Support for Microsoft Defender on on premise Active Directory domain controllers

Question

hi - can you tell us if Microsoft supports or partially supports or does not support Microsoft Defender for Servers/Cloud going onto on premise domain controllers?

If there are any special caveants please provide links

Answer 1

Hi,

Any on-premises server for which the OS is supported by Azure Arc is also supported for Defender for Servers. You will need to onboard those servers to Azure Arc. Microsoft Defender for servers does not distinguish specifically if the server is domain controller or not.

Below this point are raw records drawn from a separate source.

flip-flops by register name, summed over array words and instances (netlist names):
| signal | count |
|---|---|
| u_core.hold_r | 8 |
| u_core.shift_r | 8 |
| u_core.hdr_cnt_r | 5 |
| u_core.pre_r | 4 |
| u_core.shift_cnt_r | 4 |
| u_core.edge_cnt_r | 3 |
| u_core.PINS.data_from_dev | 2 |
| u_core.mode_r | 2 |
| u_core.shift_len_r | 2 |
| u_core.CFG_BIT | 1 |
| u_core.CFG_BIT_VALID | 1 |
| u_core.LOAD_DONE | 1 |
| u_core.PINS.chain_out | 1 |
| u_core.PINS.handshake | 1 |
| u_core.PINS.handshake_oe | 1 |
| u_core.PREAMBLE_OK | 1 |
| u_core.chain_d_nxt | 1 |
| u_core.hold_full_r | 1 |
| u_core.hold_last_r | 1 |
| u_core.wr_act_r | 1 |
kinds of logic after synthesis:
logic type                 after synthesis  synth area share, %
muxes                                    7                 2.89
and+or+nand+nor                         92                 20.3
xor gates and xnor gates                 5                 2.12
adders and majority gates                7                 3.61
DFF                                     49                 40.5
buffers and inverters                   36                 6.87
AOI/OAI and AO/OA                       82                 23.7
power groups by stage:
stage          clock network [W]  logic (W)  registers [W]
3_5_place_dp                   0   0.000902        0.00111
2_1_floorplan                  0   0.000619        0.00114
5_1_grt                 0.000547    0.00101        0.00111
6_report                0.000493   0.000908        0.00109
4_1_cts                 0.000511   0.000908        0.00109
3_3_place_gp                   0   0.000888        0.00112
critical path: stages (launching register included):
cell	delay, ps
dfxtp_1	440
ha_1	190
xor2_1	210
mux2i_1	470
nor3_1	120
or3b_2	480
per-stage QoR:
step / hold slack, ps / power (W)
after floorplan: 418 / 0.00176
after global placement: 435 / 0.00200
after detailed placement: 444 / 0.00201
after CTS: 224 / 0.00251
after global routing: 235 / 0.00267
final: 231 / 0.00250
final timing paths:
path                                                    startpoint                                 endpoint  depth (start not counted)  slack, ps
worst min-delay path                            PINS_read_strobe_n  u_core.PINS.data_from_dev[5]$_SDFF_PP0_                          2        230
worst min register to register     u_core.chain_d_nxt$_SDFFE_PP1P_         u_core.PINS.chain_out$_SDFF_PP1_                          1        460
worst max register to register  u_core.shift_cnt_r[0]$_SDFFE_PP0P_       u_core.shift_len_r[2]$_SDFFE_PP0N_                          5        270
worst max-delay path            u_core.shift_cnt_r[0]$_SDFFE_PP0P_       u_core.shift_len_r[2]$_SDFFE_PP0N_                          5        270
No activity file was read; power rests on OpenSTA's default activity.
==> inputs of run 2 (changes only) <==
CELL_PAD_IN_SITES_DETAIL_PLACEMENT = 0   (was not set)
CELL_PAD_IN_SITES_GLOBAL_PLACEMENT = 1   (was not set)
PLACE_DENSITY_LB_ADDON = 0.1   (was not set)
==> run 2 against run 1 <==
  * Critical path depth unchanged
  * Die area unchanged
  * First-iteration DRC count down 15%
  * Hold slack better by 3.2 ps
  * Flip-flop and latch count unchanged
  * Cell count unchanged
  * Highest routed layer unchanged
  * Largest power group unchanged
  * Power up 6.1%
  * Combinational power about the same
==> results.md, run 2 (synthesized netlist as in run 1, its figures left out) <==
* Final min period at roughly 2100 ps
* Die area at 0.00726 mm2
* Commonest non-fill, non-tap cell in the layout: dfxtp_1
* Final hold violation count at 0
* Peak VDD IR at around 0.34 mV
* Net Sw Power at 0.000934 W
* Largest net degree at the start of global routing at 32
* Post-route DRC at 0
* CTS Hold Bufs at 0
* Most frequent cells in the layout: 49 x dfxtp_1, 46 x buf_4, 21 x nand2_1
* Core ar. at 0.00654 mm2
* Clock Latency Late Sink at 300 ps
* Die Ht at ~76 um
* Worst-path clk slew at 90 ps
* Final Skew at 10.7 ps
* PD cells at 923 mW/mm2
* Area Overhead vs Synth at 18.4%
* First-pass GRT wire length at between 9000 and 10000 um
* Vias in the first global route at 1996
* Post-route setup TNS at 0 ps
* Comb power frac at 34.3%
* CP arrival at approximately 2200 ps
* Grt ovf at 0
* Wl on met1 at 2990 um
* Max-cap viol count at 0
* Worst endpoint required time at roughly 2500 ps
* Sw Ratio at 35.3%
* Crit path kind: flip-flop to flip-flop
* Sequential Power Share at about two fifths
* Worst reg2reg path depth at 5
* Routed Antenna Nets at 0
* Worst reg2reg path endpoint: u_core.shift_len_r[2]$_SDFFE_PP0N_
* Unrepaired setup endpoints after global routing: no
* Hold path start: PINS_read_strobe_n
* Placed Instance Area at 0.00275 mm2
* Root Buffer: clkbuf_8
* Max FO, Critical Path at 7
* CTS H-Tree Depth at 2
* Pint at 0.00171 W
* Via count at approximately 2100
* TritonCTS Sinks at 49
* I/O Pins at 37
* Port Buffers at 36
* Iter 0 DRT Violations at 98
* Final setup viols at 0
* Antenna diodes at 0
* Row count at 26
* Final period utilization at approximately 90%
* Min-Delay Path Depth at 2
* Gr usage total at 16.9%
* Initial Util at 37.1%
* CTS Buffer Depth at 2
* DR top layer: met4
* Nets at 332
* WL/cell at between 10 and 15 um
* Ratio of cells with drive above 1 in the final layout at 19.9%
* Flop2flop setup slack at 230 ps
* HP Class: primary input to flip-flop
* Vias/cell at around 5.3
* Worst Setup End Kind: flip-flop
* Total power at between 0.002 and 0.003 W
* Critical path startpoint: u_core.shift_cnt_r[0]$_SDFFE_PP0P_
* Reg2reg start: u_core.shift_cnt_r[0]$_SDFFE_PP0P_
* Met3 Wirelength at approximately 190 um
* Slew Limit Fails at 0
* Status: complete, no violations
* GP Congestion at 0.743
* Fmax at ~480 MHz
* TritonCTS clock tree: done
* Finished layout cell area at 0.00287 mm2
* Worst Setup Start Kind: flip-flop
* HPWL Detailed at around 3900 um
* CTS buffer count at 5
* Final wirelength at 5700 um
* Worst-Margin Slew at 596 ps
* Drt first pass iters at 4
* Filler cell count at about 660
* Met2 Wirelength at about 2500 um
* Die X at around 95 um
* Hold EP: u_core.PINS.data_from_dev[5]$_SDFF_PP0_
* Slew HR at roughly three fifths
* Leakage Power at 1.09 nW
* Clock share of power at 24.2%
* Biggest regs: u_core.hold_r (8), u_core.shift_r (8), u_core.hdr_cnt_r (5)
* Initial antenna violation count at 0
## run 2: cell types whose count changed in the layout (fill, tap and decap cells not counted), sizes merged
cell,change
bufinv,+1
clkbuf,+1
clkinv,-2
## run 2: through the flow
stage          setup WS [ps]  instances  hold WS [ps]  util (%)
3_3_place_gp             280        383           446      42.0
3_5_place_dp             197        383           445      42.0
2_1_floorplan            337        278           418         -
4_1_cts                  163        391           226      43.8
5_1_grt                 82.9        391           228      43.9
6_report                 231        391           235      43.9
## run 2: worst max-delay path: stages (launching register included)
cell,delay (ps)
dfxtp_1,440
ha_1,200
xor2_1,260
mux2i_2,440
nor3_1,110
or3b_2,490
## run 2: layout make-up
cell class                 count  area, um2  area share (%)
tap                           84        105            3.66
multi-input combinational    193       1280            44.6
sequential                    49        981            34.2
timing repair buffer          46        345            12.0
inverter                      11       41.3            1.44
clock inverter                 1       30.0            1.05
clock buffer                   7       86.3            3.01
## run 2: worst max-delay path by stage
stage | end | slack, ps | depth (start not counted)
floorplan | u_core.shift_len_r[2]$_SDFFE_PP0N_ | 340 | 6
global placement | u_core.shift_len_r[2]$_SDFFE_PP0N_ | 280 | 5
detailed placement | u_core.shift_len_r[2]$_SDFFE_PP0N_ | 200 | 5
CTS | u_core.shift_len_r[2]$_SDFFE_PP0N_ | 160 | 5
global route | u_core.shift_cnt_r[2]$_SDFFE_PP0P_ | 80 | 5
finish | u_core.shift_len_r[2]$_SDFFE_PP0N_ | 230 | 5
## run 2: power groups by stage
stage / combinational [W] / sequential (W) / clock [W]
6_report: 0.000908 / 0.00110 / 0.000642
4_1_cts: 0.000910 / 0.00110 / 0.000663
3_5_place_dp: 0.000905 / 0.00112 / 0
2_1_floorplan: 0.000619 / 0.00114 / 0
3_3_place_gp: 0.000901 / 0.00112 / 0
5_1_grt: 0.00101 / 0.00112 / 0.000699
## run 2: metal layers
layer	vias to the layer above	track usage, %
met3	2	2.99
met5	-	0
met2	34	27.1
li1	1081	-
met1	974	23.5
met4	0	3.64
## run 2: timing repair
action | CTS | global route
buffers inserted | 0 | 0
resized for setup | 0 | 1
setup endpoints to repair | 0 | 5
File: config.mk
export PLATFORM = sky130hd
export DESIGN_NAME = in_system_flash_programming
export DESIGN_NICKNAME = d
export VERILOG_FILES = /design/src/flash_isp_pkg.sv /design/src/in_system_flash_programming.sv
export SDC_FILE = /design/constraint.sdc
export NUM_CORES = 1
export LEC_CHECK = 0
export BUFFER_PORTS_ARGS = -buffer_cell sky130_fd_sc_hd__buf_4
export CAP_MARGIN = 20
export CORE_ASPECT_RATIO = 1.2
export CORE_MARGIN = 10
export CORE_UTILIZATION = 40
export DETAILED_ROUTE_END_ITERATION = 7
export MAX_ROUTING_LAYER = met4
export PLACE_DENSITY_LB_ADDON = 0.08
export SLEW_MARGIN = 25
export SYNTH_ARGS = -nofsm -noshare
export SYNTH_HDL_FRONTEND = slang
export SYNTH_SLANG_ARGS = --single-unit
File: constraint.sdc
create_clock -name mclk -period 5.25 [get_ports mclk]
set_input_delay 0.2625 -clock mclk [delete_from_list [all_inputs] [get_ports mclk]]
set_output_delay 0.2625 -clock mclk [all_outputs]
set_load 0.05 [all_outputs]
## config.mk

```make
export PLATFORM = sky130hd
export DESIGN_NAME = apdc_top
export DESIGN_NICKNAME = d
export VERILOG_FILES = /design/src/shared/apdc_pkg.sv /design/src/logic/apdc_top.sv /design/src/logic/apdc_sync.sv
export SDC_FILE = /design/constraint.sdc
export NUM_CORES = 1
export LEC_CHECK = 0
export BUFFER_PORTS_ARGS = -buffer_cell sky130_fd_sc_hd__buf_2
export CAP_MARGIN = 20
export CORE_MARGIN = 2
export CORE_UTILIZATION = 50
export CTS_BUF_LIST = sky130_fd_sc_hd__clkbuf_8
export DETAILED_ROUTE_END_ITERATION = 7
export MAX_ROUTING_LAYER = met4
export PLACE_DENSITY_LB_ADDON = 0.3
export SLEW_MARGIN = 20
export SYNTH_ARGS = -nofsm -noshare
export SYNTH_HDL_FRONTEND = slang
export SYNTH_HIERARCHICAL = 1
export SYNTH_SLANG_ARGS = --single-unit
```

## constraint.sdc

```tcl
create_clock -name core_clk -period 2.44 [get_ports core_clk]
set_input_delay 0.244 -clock core_clk [delete_from_list [all_inputs] [get_ports core_clk]]
set_output_delay 0.244 -clock core_clk [all_outputs]
set_load 0.005 [all_outputs]
```
[src/core/ecit_regs.vh]
`ifndef ECIT_REGS_VH
`define ECIT_REGS_VH

// Register byte addresses.
`define ECIT_ADDR_CAP0_RISE 8'h22
`define ECIT_ADDR_CAP1_RISE 8'h23
`define ECIT_ADDR_CAP0_FALL 8'h24
`define ECIT_ADDR_CAP1_FALL 8'h25
`define ECIT_ADDR_IVL_CNT_LO 8'h26
`define ECIT_ADDR_IVL_CNT_HI 8'h27
`define ECIT_ADDR_IVL_RLD_LO 8'h28
`define ECIT_ADDR_IVL_RLD_HI 8'h29
`define ECIT_ADDR_CONFIG 8'h2A
`define ECIT_ADDR_IRQ_EN 8'h2B
`define ECIT_ADDR_IRQ_STAT 8'h2C
`define ECIT_ADDR_IVL_STAT 8'h2D
`define ECIT_ADDR_TIME_LO 8'h2E
`define ECIT_ADDR_TIME_HI 8'h2F

// Configuration field positions.
`define ECIT_CFG_HOLD_BIT 7
`define ECIT_CFG_PRESC_HI 6
`define ECIT_CFG_PRESC_LO 4
`define ECIT_CFG_WIDE_BIT 3
`define ECIT_CFG_MASK 8'hF8

// Capture event bit positions in enable and status.
`define ECIT_EV_C0_RISE 0
`define ECIT_EV_C0_FALL 1
`define ECIT_EV_C1_RISE 2
`define ECIT_EV_C1_FALL 3

`define ECIT_RST_BYTE 8'h00
`define ECIT_RST_WORD12 12'h000
`define ECIT_RST_WORD16 16'h0000

`endif

[src/core/ecit_core.v]
// Decided for this implementation: the plain strobed port.
`timescale 1ns/1ns
`include "ecit_regs.vh"

module ecit_core (
  input wire ref_clk,
  input wire rst,
  input wire time_base_clock,
  input wire capture_input_a,
  input wire capture_input_b,
  input wire [7:0] addr,
  input wire [7:0] wdata,
  input wire wr,
  input wire rd,
  output reg [7:0] rdata,
  output wire capture_irq,
  output wire interval_irq
);

  reg [7:0] capture0_rise_time;
  reg [7:0] capture1_rise_time;
  reg [7:0] capture0_fall_time;
  reg [7:0] capture1_fall_time;
  reg [3:0] cap_full;
  reg [11:0] interval_count;
  reg [3:0] count_high_hold;
  reg [7:0] interval_reload_low;
  reg [3:0] interval_reload_high;
  reg [11:0] interval_reload;
  reg [7:0] capture_config;
  reg [3:0] capture_irq_enable;
  reg [3:0] capture_irq_status;
  reg interval_status;
  reg interval_mask;
  reg [15:0] time_base;
  reg [7:0] time_hi_hold;
  reg tb_clk_s1;
  reg tb_clk_s2;
  reg tb_clk_s3;
  reg in_a_d;
  reg in_b_d;

  wire hold_mode;
  wire wide_mode;
  wire [2:0] prescale;
  wire tb_tick;
  wire a_rise;
  wire a_fall;
  wire b_rise;
  wire b_fall;
  wire [3:0] cap_event;
  wire [3:0] cap_load;
  wire [3:0] cap_read;
  wire [7:0] narrow_time;
  wire interval_wrap;
  wire [3:0] stat_clear;

  // Window of the time base selected by the prescale code.
  function [7:0] ecit_window;
    input [15:0] tb;
    input [2:0] sel;
    begin
      ecit_window = tb[sel +: 8];
    end
  endfunction

  function is_read;
    input [7:0] a;
    input [7:0] target;
    input strobe;
    begin
      is_read = strobe && (a == target);
    end
  endfunction

  assign hold_mode = capture_config[`ECIT_CFG_HOLD_BIT];
  assign wide_mode = capture_config[`ECIT_CFG_WIDE_BIT];
  assign prescale = capture_config[`ECIT_CFG_PRESC_HI:`ECIT_CFG_PRESC_LO];

  // The capture clock is sampled as a level and its rising edge drives a
  // time base in the register clock domain. It must run below half of ref_clk.
  always @(posedge ref_clk) begin
    if (rst) begin
      tb_clk_s1 <= 1'b0;
      tb_clk_s2 <= 1'b0;
      tb_clk_s3 <= 1'b0;
    end else begin
      tb_clk_s1 <= time_base_clock;
      tb_clk_s2 <= tb_clk_s1;
      tb_clk_s3 <= tb_clk_s2;
    end
  end
  assign tb_tick = tb_clk_s2 & ~tb_clk_s3;

  always @(posedge ref_clk) begin
    if (rst) begin
      time_base <= `ECIT_RST_WORD16;
    end else if (tb_tick) begin
      time_base <= time_base + 16'h0001;
    end
  end

  always @(posedge ref_clk) begin
    if (rst) begin
      in_a_d <= 1'b0;
      in_b_d <= 1'b0;
    end else begin
      in_a_d <= capture_input_a;
      in_b_d <= capture_input_b;
    end
  end

  assign a_rise = capture_input_a & ~in_a_d;
  assign a_fall = ~capture_input_a & in_a_d;
  // Input b is ignored entirely while the channels are joined.
  assign b_rise = capture_input_b & ~in_b_d & ~wide_mode;
  assign b_fall = ~capture_input_b & in_b_d & ~wide_mode;
  assign cap_event = {b_fall, b_rise, a_fall, a_rise};

  assign cap_read[`ECIT_EV_C0_RISE] = is_read(addr, `ECIT_ADDR_CAP0_RISE, rd);
  assign cap_read[`ECIT_EV_C0_FALL] = is_read(addr, `ECIT_ADDR_CAP0_FALL, rd);
  assign cap_read[`ECIT_EV_C1_RISE] = is_read(addr, `ECIT_ADDR_CAP1_RISE, rd);
  assign cap_read[`ECIT_EV_C1_FALL] = is_read(addr, `ECIT_ADDR_CAP1_FALL, rd);

  // In wide mode a channel 0 edge also fills the channel 1 register, so hold
  // for the pair follows the channel 0 register alone.
  assign cap_load[`ECIT_EV_C0_RISE] = a_rise & (~hold_mode | ~cap_full[`ECIT_EV_C0_RISE]);
  assign cap_load[`ECIT_EV_C0_FALL] = a_fall & (~hold_mode | ~cap_full[`ECIT_EV_C0_FALL]);
  assign cap_load[`ECIT_EV_C1_RISE] = b_rise & (~hold_mode | ~cap_full[`ECIT_EV_C1_RISE]);
  assign cap_load[`ECIT_EV_C1_FALL] = b_fall & (~hold_mode | ~cap_full[`ECIT_EV_C1_FALL]);

  assign narrow_time = ecit_window(time_base, prescale);

  always @(posedge ref_clk) begin
    if (rst) begin
      capture0_rise_time <= `ECIT_RST_BYTE;
      capture1_rise_time <= `ECIT_RST_BYTE;
      capture0_fall_time <= `ECIT_RST_BYTE;
      capture1_fall_time <= `ECIT_RST_BYTE;
    end else if (wide_mode) begin
      if (cap_load[`ECIT_EV_C0_RISE]) begin
        capture0_rise_time <= time_base[7:0];
        capture1_rise_time <= time_base[15:8];
      end
      if (cap_load[`ECIT_EV_C0_FALL]) begin
        capture0_fall_time <= time_base[7:0];
        capture1_fall_time <= time_base[15:8];
      end
    end else begin
      if (cap_load[`ECIT_EV_C0_RISE]) begin
        capture0_rise_time <= narrow_time;
      end
      if (cap_load[`ECIT_EV_C0_FALL]) begin
        capture0_fall_time <= narrow_time;
      end
      if (cap_load[`ECIT_EV_C1_RISE]) begin
        capture1_rise_time <= narrow_time;
      end
      if (cap_load[`ECIT_EV_C1_FALL]) begin
        capture1_fall_time <= narrow_time;
      end
    end
  end

  // A load in the same cycle as a read wins, so a fresh edge is not lost.
  always @(posedge ref_clk) begin
    if (rst) begin
      cap_full <= 4'h0;
    end else begin
      cap_full <= (cap_full & ~cap_read) | cap_load;
    end
  end

  // Interval timer.
  assign interval_wrap = (interval_count == `ECIT_RST_WORD12);

  always @(posedge ref_clk) begin
    if (rst) begin
      interval_count <= `ECIT_RST_WORD12;
    end else if (interval_wrap) begin
      interval_count <= interval_reload;
    end else begin
      interval_count <= interval_count - 12'h001;
    end
  end

  always @(posedge ref_clk) begin
    if (rst) begin
      count_high_hold <= 4'h0;
      time_hi_hold <= `ECIT_RST_BYTE;
    end else begin
      if (is_read(addr, `ECIT_ADDR_IVL_CNT_LO, rd)) begin
        count_high_hold <= interval_count[11:8];
      end
      if (is_read(addr, `ECIT_ADDR_TIME_LO, rd)) begin
        time_hi_hold <= time_base[15:8];
      end
    end
  end

  // The reload only takes effect as a whole when the high nibble is written,
  // so software writes the low byte first.
  always @(posedge ref_clk) begin
    if (rst) begin
      interval_reload_low <= `ECIT_RST_BYTE;
      interval_reload_high <= 4'h0;
      interval_reload <= `ECIT_RST_WORD12;
      capture_config <= `ECIT_RST_BYTE;
      capture_irq_enable <= 4'h0;
      interval_mask <= 1'b0;
    end else if (wr) begin
      case (addr)
        `ECIT_ADDR_IVL_RLD_LO: begin
          interval_reload_low <= wdata;
        end
        `ECIT_ADDR_IVL_RLD_HI: begin
          interval_reload_high <= wdata[3:0];
          interval_reload <= {wdata[3:0], interval_reload_low};
        end
        `ECIT_ADDR_CONFIG: begin
          capture_config <= wdata & `ECIT_CFG_MASK;
        end
        `ECIT_ADDR_IRQ_EN: begin
          capture_irq_enable <= wdata[3:0];
        end
        `ECIT_ADDR_IVL_STAT: begin
          interval_mask <= wdata[1];
        end
        default: begin
        end
      endcase
    end
  end

  assign stat_clear = (wr && addr == `ECIT_ADDR_IRQ_STAT) ? wdata[3:0] : 4'h0;

  // Set beats clear so an edge in the clearing cycle is kept.
  always @(posedge ref_clk) begin
    if (rst) begin
      capture_irq_status <= 4'h0;
      interval_status <= 1'b0;
    end else begin
      capture_irq_status <= (capture_irq_status & ~stat_clear) | cap_event;
      interval_status <= (interval_status & ~(wr && addr == `ECIT_ADDR_IVL_STAT && wdata[0])) | interval_wrap;
    end
  end

  assign capture_irq = |(capture_irq_status & capture_irq_enable);
  assign interval_irq = interval_status & interval_mask;

  always @(posedge ref_clk) begin
    if (rst) begin
      rdata <= `ECIT_RST_BYTE;
    end else if (rd) begin
      case (addr)
        `ECIT_ADDR_CAP0_RISE: rdata <= capture0_rise_time;
        `ECIT_ADDR_CAP1_RISE: rdata <= capture1_rise_time;
        `ECIT_ADDR_CAP0_FALL: rdata <= capture0_fall_time;
        `ECIT_ADDR_CAP1_FALL: rdata <= capture1_fall_time;
        `ECIT_ADDR_IVL_CNT_LO: rdata <= interval_count[7:0];
        `ECIT_ADDR_IVL_CNT_HI: rdata <= {4'h0, count_high_hold};
        `ECIT_ADDR_IVL_RLD_LO: rdata <= interval_reload_low;
        `ECIT_ADDR_IVL_RLD_HI: rdata <= {4'h0, interval_reload_high};
        `ECIT_ADDR_CONFIG: rdata <= capture_config;
        `ECIT_ADDR_IRQ_EN: rdata <= {4'h0, capture_irq_enable};
        `ECIT_ADDR_IRQ_STAT: rdata <= {4'h0, capture_irq_status};
        `ECIT_ADDR_IVL_STAT: rdata <= {6'h00, interval_mask, interval_status};
        `ECIT_ADDR_TIME_LO: rdata <= time_base[7:0];
        `ECIT_ADDR_TIME_HI: rdata <= time_hi_hold;
        default: rdata <= `ECIT_RST_BYTE;
      endcase
    end else begin
      rdata <= `ECIT_RST_BYTE;
    end
  end

endmodule // ecit_core
===== config.mk =====
export PLATFORM = sky130hd
export DESIGN_NAME = omd_detector
export DESIGN_NICKNAME = d
export VERILOG_FILES = /design/src/omd_pkg.sv /design/src/omd_mag.sv /design/src/omd_tick_div.sv /design/src/omd_detector.sv
export SDC_FILE = /design/constraint.sdc
export NUM_CORES = 1
export LEC_CHECK = 0
export BUFFER_PORTS_ARGS = -buffer_cell sky130_fd_sc_hd__buf_2
export CORE_MARGIN = 4
export CORE_UTILIZATION = 45
export CTS_CLUSTER_SIZE = 16
export DETAILED_ROUTE_END_ITERATION = 6
export GPL_ROUTABILITY_DRIVEN = 0
export SETUP_SLACK_MARGIN = 0.5
export SLEW_MARGIN = 20
export SYNTH_ARGS = -nofsm -noshare
export SYNTH_HDL_FRONTEND = slang
export SYNTH_SLANG_ARGS = --single-unit

===== constraint.sdc =====
create_clock -name clock -period 15.44 [get_ports clock]
set_input_delay 3.088 -clock clock [delete_from_list [all_inputs] [get_ports clock]]
set_output_delay 3.088 -clock clock [all_outputs]
set_load 0.05 [all_outputs]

Please "Accept the answer" if the information helped you. This will help us and others in the community as well.

Answer 2

Yes, this is supported. Considerations are: 1. Ensure least access privileges to live response. https://learn.microsoft.com/en-us/microsoft-365/security/defender-endpoint/live-response?view=o365-worldwide.

Answer 3

Hello Tom,

Yes, Defender for Cloud (Defender for Servers) supports on-premises Domain Controllers. You can onboard them via Direct Onboarding or via Azure Arc.

See the links below for more info:

Direct Onboarding: https://learn.microsoft.com/en-us/azure/defender-for-cloud/onboard-machines-with-defender-for-endpoint#enabling-direct-onboarding

Azure Arc: https://learn.microsoft.com/en-us/azure/defender-for-cloud/quickstart-onboard-machines

Supported OSes: https://learn.microsoft.com/en-us/microsoft-365/security/defender-endpoint/minimum-requirements?view=o365-worldwide#supported-windows-versions

As far as caveats go, not really. Unless you're onboarding an older OS like Windows 2008 R2 where another agent (MMA Agent) may be required.